We won’t do that at Western Hills.
It’s not that I’m finally getting even with my mom for all those years of dressing me up like some rotund sheep herder from Switzerland. Far from it. I realize now how unique and blessed I was to have the mom that I have. Her love for us was never in question…it was evident in everything she did. The foundation of my spiritual heritage is due in large part to her. Every game, every event, when I got sick, my darkest moments, my proudest moments – my mom has been at everyone.
And she’s an incredible grandmother while we are at it.
But that’s not the norm.
One of my dearest friends will not be in church today. Why? In her words – “Mother’s Day is the annual reminder of how jacked up my life is. I’ll stay home.” She never had children of her own. Her own mother was abusive.
Another dear friend never went to church on Mother’s Day. She had four beautiful kids but going to church on Mother’s Day seem to only remind her of the one child she aborted as a teenager.
They are not alone. How many women wrestled with not being a mom – at least a physical mom? How many people are recovering from having bad moms or no moms? What about foster moms? What about those who have lost their moms, lost a child?
Being a mom is an incredible blessing, having a great mom is double that. We will take a moment and recognize that this morning. But I’ll also recognize the hurt as well.

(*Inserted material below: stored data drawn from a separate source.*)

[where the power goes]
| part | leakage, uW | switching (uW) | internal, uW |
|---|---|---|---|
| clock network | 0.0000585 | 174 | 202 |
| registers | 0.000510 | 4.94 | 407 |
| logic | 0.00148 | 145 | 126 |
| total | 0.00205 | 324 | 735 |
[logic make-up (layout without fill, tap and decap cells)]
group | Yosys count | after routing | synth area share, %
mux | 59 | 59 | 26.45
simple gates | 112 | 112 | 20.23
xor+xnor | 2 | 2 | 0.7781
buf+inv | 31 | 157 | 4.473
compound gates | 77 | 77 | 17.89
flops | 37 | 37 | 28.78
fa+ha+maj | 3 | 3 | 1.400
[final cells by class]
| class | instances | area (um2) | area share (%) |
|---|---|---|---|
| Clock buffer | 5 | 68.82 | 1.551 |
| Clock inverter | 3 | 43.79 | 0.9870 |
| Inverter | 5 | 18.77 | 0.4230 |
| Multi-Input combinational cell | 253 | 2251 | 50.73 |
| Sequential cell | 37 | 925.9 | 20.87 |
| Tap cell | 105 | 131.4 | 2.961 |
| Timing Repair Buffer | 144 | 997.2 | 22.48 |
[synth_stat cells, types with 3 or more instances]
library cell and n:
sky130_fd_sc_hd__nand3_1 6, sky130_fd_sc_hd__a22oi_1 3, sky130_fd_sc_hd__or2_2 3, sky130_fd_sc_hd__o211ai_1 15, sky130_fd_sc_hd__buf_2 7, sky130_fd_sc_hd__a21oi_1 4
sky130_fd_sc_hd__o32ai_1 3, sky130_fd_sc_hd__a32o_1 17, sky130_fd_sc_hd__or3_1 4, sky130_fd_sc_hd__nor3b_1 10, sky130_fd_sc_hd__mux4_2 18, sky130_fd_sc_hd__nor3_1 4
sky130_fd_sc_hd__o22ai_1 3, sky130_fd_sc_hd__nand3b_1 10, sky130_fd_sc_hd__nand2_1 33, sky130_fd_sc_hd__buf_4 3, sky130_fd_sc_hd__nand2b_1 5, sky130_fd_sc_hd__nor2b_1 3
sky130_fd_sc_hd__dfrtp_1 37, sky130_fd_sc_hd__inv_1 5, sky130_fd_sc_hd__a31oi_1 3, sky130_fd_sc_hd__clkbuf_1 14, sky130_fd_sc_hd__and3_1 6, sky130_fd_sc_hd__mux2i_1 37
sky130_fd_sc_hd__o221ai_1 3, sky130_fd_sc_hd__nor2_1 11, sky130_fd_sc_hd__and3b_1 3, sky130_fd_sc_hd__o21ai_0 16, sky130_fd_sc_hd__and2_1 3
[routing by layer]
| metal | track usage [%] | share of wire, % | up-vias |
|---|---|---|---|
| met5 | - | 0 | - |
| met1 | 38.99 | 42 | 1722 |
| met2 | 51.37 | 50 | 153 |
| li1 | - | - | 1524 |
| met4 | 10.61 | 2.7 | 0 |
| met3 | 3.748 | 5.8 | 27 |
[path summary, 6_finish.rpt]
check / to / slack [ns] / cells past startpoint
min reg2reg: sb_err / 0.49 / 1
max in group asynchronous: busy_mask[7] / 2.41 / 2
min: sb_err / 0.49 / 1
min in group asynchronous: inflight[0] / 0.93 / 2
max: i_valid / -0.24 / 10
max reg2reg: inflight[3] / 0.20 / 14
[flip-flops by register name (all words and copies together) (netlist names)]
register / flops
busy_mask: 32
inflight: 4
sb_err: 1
--- config.mk ---
export PLATFORM = sky130hd
export DESIGN_NAME = gf8_reduce_acc
export DESIGN_NICKNAME = d
export VERILOG_FILES = /design/src/rtl/gf8_reduce_acc.sv
export SDC_FILE = /design/constraint.sdc
export NUM_CORES = 1
export LEC_CHECK = 0
export BUFFER_PORTS_ARGS = -buffer_cell sky130_fd_sc_hd__buf_4
export CAP_MARGIN = 20
export CORE_MARGIN = 3
export CORE_UTILIZATION = 47
export DETAILED_ROUTE_END_ITERATION = 10
export PLACE_DENSITY = 0.71
export SKIP_CTS_REPAIR_TIMING = 1
export SYNTH_ARGS = -nofsm -noshare
export SYNTH_HDL_FRONTEND = slang
export SYNTH_SLANG_ARGS = --single-unit
--- constraint.sdc ---
create_clock -name clk -period 1.9 [get_ports clk]
set_clock_uncertainty 0.15 [all_clocks]
set_input_delay 0.285 -clock clk [delete_from_list [all_inputs] [get_ports clk]]
set_output_delay 0.285 -clock clk [all_outputs]
set_load 0.03 [all_outputs]
<file path="config.mk">
export PLATFORM = sky130hd
export DESIGN_NAME = ram_bridge
export DESIGN_NICKNAME = d
export VERILOG_FILES = /design/src/rtl/ram_bridge.sv
export SDC_FILE = /design/constraint.sdc
export NUM_CORES = 1
export LEC_CHECK = 0
export BUFFER_PORTS_ARGS = -buffer_cell sky130_fd_sc_hd__buf_2
export CAP_MARGIN = 20
export CORE_MARGIN = 1.5
export CORE_UTILIZATION = 48
export CTS_BUF_LIST = sky130_fd_sc_hd__clkbuf_16
export DETAILED_ROUTE_END_ITERATION = 7
export PLACE_DENSITY = 0.8
export SLEW_MARGIN = 0
export SYNTH_ARGS = -nofsm -noshare
export SYNTH_HDL_FRONTEND = slang
export SYNTH_SLANG_ARGS = --single-unit
</file>
<file path="constraint.sdc">
create_clock -name clock -period 1.8 [get_ports clock]
set_input_delay 0.36 -clock clock [delete_from_list [all_inputs] [get_ports clock]]
set_output_delay 0.36 -clock clock [all_outputs]
set_load 0.005 [all_outputs]
</file>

We can do that as Christ-followers – recognize the hurt and the ugly. We can do that because we know it’s not permanent. We can recognize that life isn’t always good, it’s not always perfect because we worship a man who is also God who will one day have the final word over all sin, all hurt, all failures.

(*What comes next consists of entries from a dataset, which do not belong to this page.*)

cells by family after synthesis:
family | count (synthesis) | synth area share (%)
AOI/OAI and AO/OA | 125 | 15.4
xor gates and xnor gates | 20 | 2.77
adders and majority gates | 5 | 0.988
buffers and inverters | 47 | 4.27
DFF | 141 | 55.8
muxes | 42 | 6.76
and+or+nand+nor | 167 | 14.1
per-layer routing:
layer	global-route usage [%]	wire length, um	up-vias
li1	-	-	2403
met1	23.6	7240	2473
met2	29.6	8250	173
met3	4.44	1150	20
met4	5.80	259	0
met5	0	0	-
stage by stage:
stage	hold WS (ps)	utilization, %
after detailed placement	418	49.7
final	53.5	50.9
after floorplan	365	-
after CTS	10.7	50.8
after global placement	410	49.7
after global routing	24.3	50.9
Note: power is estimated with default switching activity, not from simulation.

But let me tell you something wonderful, a mystery I’ll probably never fully understand. We’re not all going to die—but we are all going to be changed. You hear a blast to end all blasts from a trumpet, and in the time that you look up and blink your eyes—it’s over. On signal from that trumpet from heaven, the dead will be up and out of their graves, beyond the reach of death, never to die again. At the same moment and in the same way, we’ll all be changed. In the resurrection scheme of things, this has to happen: everything perishable taken off the shelves and replaced by the imperishable, this mortal replaced by the immortal. Then the saying will come true:
Death swallowed by triumphant Life!
Who got the last word, oh, Death?
Oh, Death, who’s afraid of you now?
It was sin that made death so frightening and law-code guilt that gave sin its leverage, its destructive power. But now in a single victorious stroke of Life, all three—sin, guilt, death—are gone, the gift of our Master, Jesus Christ. Thank God!